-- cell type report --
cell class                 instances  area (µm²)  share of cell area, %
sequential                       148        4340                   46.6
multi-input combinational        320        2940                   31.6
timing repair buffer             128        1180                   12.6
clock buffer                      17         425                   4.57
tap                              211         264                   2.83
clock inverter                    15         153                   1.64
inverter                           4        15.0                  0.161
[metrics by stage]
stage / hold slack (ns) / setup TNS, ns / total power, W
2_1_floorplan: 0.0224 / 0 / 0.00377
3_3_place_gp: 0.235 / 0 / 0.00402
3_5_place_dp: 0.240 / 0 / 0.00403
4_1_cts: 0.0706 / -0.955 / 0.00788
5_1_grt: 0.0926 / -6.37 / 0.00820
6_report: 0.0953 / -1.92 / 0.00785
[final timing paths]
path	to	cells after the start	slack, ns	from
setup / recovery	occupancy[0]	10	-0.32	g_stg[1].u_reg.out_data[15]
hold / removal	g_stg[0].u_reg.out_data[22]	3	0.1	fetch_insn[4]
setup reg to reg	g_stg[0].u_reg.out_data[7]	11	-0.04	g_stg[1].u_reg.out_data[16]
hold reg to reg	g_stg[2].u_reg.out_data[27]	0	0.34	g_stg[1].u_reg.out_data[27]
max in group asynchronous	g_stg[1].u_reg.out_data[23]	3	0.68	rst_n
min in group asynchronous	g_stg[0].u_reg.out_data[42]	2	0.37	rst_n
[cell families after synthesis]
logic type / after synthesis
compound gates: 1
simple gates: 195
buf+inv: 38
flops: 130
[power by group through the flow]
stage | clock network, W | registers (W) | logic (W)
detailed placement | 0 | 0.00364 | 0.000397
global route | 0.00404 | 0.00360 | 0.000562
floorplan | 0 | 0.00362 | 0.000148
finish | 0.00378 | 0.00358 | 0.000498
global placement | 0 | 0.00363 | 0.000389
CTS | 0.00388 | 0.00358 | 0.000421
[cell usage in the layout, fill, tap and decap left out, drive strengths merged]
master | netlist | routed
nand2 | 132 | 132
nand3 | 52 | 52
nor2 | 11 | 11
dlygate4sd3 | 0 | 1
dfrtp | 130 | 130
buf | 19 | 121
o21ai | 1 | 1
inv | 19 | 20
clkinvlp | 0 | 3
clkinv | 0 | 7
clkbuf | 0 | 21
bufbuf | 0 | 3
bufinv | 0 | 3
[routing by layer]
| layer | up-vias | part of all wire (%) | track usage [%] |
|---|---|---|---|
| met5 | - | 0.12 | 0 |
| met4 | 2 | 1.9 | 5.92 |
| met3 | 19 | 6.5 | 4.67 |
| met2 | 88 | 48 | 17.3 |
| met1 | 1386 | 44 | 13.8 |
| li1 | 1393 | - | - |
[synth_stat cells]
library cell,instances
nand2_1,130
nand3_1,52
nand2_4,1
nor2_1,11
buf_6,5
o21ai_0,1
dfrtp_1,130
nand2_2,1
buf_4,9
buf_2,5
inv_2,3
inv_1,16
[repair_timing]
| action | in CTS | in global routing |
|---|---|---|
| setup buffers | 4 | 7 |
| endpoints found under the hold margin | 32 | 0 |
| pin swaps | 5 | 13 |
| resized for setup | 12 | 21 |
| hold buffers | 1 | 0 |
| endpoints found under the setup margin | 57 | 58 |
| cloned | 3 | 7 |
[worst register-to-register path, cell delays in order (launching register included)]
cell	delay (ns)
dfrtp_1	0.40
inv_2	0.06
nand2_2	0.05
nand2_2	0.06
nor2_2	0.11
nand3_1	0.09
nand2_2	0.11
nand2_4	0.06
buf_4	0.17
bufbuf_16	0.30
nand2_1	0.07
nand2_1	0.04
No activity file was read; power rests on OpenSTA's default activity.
$ cat src/rtl/smbw_cmd_sel.sv
module smbw_cmd_sel
    import smbw_pkg::*;
(
    input  logic [BYTE_W-1:0] cmd_i,
    input  logic [WORD_W-1:0] cur_i,
    input  logic [WORD_W-1:0] vlt_i,
    input  logic [WORD_W-1:0] rln_i,
    input  logic [WORD_W-1:0] vin_i,
    output logic              hit_o,
    output logic [WORD_W-1:0] val_o
);
    always_comb begin
        hit_o = 1'b1;
        unique case (cmd_i)
            CMD_CHG_CUR: val_o = cur_i;
            CMD_CHG_VLT: val_o = vlt_i;
            CMD_RELEARN: val_o = rln_i;
            CMD_IN_VLT:  val_o = vin_i;
            default: begin
                hit_o = 1'b0;
                val_o = '0;
            end
        endcase
    end
endmodule

$ cat src/rtl/smbw_word_slave.sv
module smbw_word_slave
    import smbw_pkg::*;
#(
    parameter logic [6:0] SLV_ADDR = 7'b0001001,
    parameter int         FILT_LEN = 3
) (
    input  logic              clk,
    input  logic              rst_n,
    input  logic              scl_i,
    input  logic              sda_i,
    output logic              sda_oe,
    output logic              wr_stb,
    output logic [BYTE_W-1:0] wr_cmd,
    output logic [WORD_W-1:0] wr_data,
    input  logic [WORD_W-1:0] rd_cur_i,
    input  logic [WORD_W-1:0] rd_vlt_i,
    input  logic [WORD_W-1:0] rd_rln_i,
    input  logic [WORD_W-1:0] rd_vin_i
);
    localparam int                BC_W     = $clog2(BYTE_W + 1);
    localparam logic [BC_W-1:0]   BYTE_END = BC_W'(BYTE_W);

    smbw_state_e       state, nxt;
    logic              scl_lvl, sda_lvl, start_ev, stop_ev, rise_ev, fall_ev;
    logic [BC_W-1:0]   bitcnt;
    logic [BYTE_W-1:0] rx_sh, tx_sh, cmd_q, lo_q, sel_cmd;
    logic [WORD_W-1:0] rd_hold, sel_val, word_q;
    logic              cmd_valid, cmd_hit, tx_hi, m_ack, byte_end, addr_ok;

    smbw_bus_events #(.STABLE(FILT_LEN)) u_evt (
        .clk       (clk),
        .rst_n     (rst_n),
        .scl_i     (scl_i),
        .sda_i     (sda_i),
        .scl_lvl_o (scl_lvl),
        .sda_lvl_o (sda_lvl),
        .start_o   (start_ev),
        .stop_o    (stop_ev),
        .rise_o    (rise_ev),
        .fall_o    (fall_ev)
    );

    // Decode the incoming byte while in CMD, otherwise the latched command.
    assign sel_cmd = (state == ST_CMD) ? rx_sh : cmd_q;

    smbw_cmd_sel u_sel (
        .cmd_i (sel_cmd),
        .cur_i (rd_cur_i),
        .vlt_i (rd_vlt_i),
        .rln_i (rd_rln_i),
        .vin_i (rd_vin_i),
        .hit_o (cmd_hit),
        .val_o (sel_val)
    );

    assign byte_end = (bitcnt == BYTE_END);
    assign addr_ok  = (rx_sh[7:1] == SLV_ADDR) && (!rx_sh[0] || cmd_valid);

    // Next-state logic
    always_comb begin
        nxt = state;
        if (stop_ev) begin
            nxt = ST_IDLE;
        end else if (start_ev) begin
            nxt = ST_ADDR;
        end else if (fall_ev) begin
            unique case (state)
                ST_ADDR:     if (byte_end) nxt = addr_ok ? ST_ADDR_ACK : ST_SKIP;
                ST_ADDR_ACK: nxt = rx_sh[0] ? ST_TX : ST_CMD;
                ST_CMD:      if (byte_end) nxt = cmd_hit ? ST_CMD_ACK : ST_SKIP;
                ST_CMD_ACK:  nxt = ST_DLO;
                ST_DLO:      if (byte_end) nxt = ST_DLO_ACK;
                ST_DLO_ACK:  nxt = ST_DHI;
                ST_DHI:      if (byte_end) nxt = ST_DHI_ACK;
                ST_DHI_ACK:  nxt = ST_HOLD;
                ST_TX:       if (byte_end) nxt = ST_TX_ACK;
                ST_TX_ACK:   nxt = (!tx_hi && m_ack) ? ST_TX : ST_SKIP;
                default:     nxt = state;
            endcase
        end
    end

    // State register
    always_ff @(posedge clk or negedge rst_n) begin
        if (!rst_n) state <= ST_IDLE;
        else        state <= nxt;
    end

    // Datapath and outputs
    always_ff @(posedge clk or negedge rst_n) begin
        if (!rst_n) begin
            bitcnt    <= '0;
            rx_sh     <= '0;
            tx_sh     <= '0;
            cmd_q     <= '0;
            lo_q      <= '0;
            word_q    <= '0;
            rd_hold   <= '0;
            cmd_valid <= 1'b0;
            tx_hi     <= 1'b0;
            m_ack     <= 1'b0;
            sda_oe    <= 1'b0;
            wr_stb    <= 1'b0;
            wr_cmd    <= '0;
            wr_data   <= '0;
        end else begin
            wr_stb <= 1'b0;
            if (stop_ev || start_ev) begin
                bitcnt <= '0;
                sda_oe <= 1'b0;
                if (stop_ev) begin
                    cmd_valid <= 1'b0;
                    if (state == ST_HOLD) begin
                        wr_stb  <= 1'b1;
                        wr_cmd  <= cmd_q;
                        wr_data <= word_q;
                    end
                end
            end else if (rise_ev) begin
                unique case (state)
                    ST_ADDR, ST_CMD, ST_DLO, ST_DHI: begin
                        if (!byte_end) begin
                            rx_sh  <= {rx_sh[BYTE_W-2:0], sda_lvl};
                            bitcnt <= bitcnt + 1'b1;
                        end
                    end
                    ST_TX:     if (!byte_end) bitcnt <= bitcnt + 1'b1;
                    ST_TX_ACK: m_ack <= ~sda_lvl;
                    default: ;
                endcase
            end else if (fall_ev) begin
                if (nxt != state) bitcnt <= '0;
                unique case (state)
                    ST_ADDR: begin
                        if (byte_end && addr_ok) begin
                            sda_oe <= 1'b1;
                            if (rx_sh[0]) rd_hold   <= sel_val;
                            else          cmd_valid <= 1'b0;
                        end
                    end
                    ST_ADDR_ACK: begin
                        if (rx_sh[0]) begin
                            tx_sh  <= rd_hold[BYTE_W-1:0];
                            sda_oe <= ~rd_hold[BYTE_W-1];
                            tx_hi  <= 1'b0;
                        end else begin
                            sda_oe <= 1'b0;
                        end
                    end
                    ST_CMD: begin
                        if (byte_end && cmd_hit) begin
                            sda_oe    <= 1'b1;
                            cmd_q     <= rx_sh;
                            cmd_valid <= 1'b1;
                        end
                    end
                    ST_DLO: begin
                        if (byte_end) begin
                            sda_oe <= 1'b1;
                            lo_q   <= rx_sh;
                        end
                    end
                    ST_DHI: begin
                        if (byte_end) begin
                            sda_oe <= 1'b1;
                            word_q <= {rx_sh, lo_q};
                        end
                    end
                    ST_CMD_ACK, ST_DLO_ACK, ST_DHI_ACK: sda_oe <= 1'b0;
                    ST_TX: begin
                        if (byte_end) begin
                            sda_oe <= 1'b0;
                        end else if (bitcnt != '0) begin
                            tx_sh  <= {tx_sh[BYTE_W-2:0], 1'b0};
                            sda_oe <= ~tx_sh[BYTE_W-2];
                        end
                    end
                    ST_TX_ACK: begin
                        if (!tx_hi && m_ack) begin
                            tx_sh  <= rd_hold[WORD_W-1:BYTE_W];
                            sda_oe <= ~rd_hold[WORD_W-1];
                            tx_hi  <= 1'b1;
                        end
                    end
                    default: ;
                endcase
            end
        end
    end


    sda_stable_chk: assert property (@(posedge clk) disable iff (!rst_n)
        (scl_lvl && $past(scl_lvl) && !$past(start_ev) && !$past(stop_ev)) |-> $stable(sda_oe));


    rx_ack_drive_chk: assert property (@(posedge clk) disable iff (!rst_n)
        (state == ST_ADDR_ACK || state == ST_CMD_ACK ||
         state == ST_DLO_ACK  || state == ST_DHI_ACK) |-> sda_oe);


    strobe_after_stop_chk: assert property (@(posedge clk) disable iff (!rst_n)
        wr_stb |-> ($past(stop_ev) && !$past(wr_stb)));


    tx_needs_cmd_chk: assert property (@(posedge clk) disable iff (!rst_n)
        (state == ST_TX) |-> cmd_valid);


    skip_release_chk: assert property (@(posedge clk) disable iff (!rst_n)
        (state == ST_SKIP || state == ST_IDLE) |-> !sda_oe);
endmodule

$ cat config.mk
export PLATFORM = sky130hd
export DESIGN_NAME = smbw_word_slave
export DESIGN_NICKNAME = d
export VERILOG_FILES = /design/src/rtl/smbw_pkg.sv /design/src/rtl/smbw_deglitch.sv /design/src/rtl/smbw_bus_events.sv /design/src/rtl/smbw_cmd_sel.sv /design/src/rtl/smbw_word_slave.sv
export SDC_FILE = /design/constraint.sdc
export NUM_CORES = 1
export LEC_CHECK = 0
export ABC_CLOCK_PERIOD_IN_PS = 4350
export CAP_MARGIN = 10
export CORE_ASPECT_RATIO = 0.75
export CORE_MARGIN = 5
export CORE_UTILIZATION = 50
export DETAILED_ROUTE_END_ITERATION = 10
export MAX_ROUTING_LAYER = met4
export PLACE_DENSITY = 0.8
export SLEW_MARGIN = 30
export SYNTH_ARGS = -nofsm -noshare
export SYNTH_HDL_FRONTEND = slang
export SYNTH_SLANG_ARGS = --single-unit
export TNS_END_PERCENT = 50
$ cat constraint.sdc
create_clock -name clk -period 4.35 [get_ports clk]
set_input_delay 1.0875 -clock clk [delete_from_list [all_inputs] [get_ports clk]]
set_output_delay 1.0875 -clock clk [all_outputs]
set_load 0.005 [all_outputs]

Task description: State the number of lines in the records that hold the string "type", and add nothing.

Problem solution: 2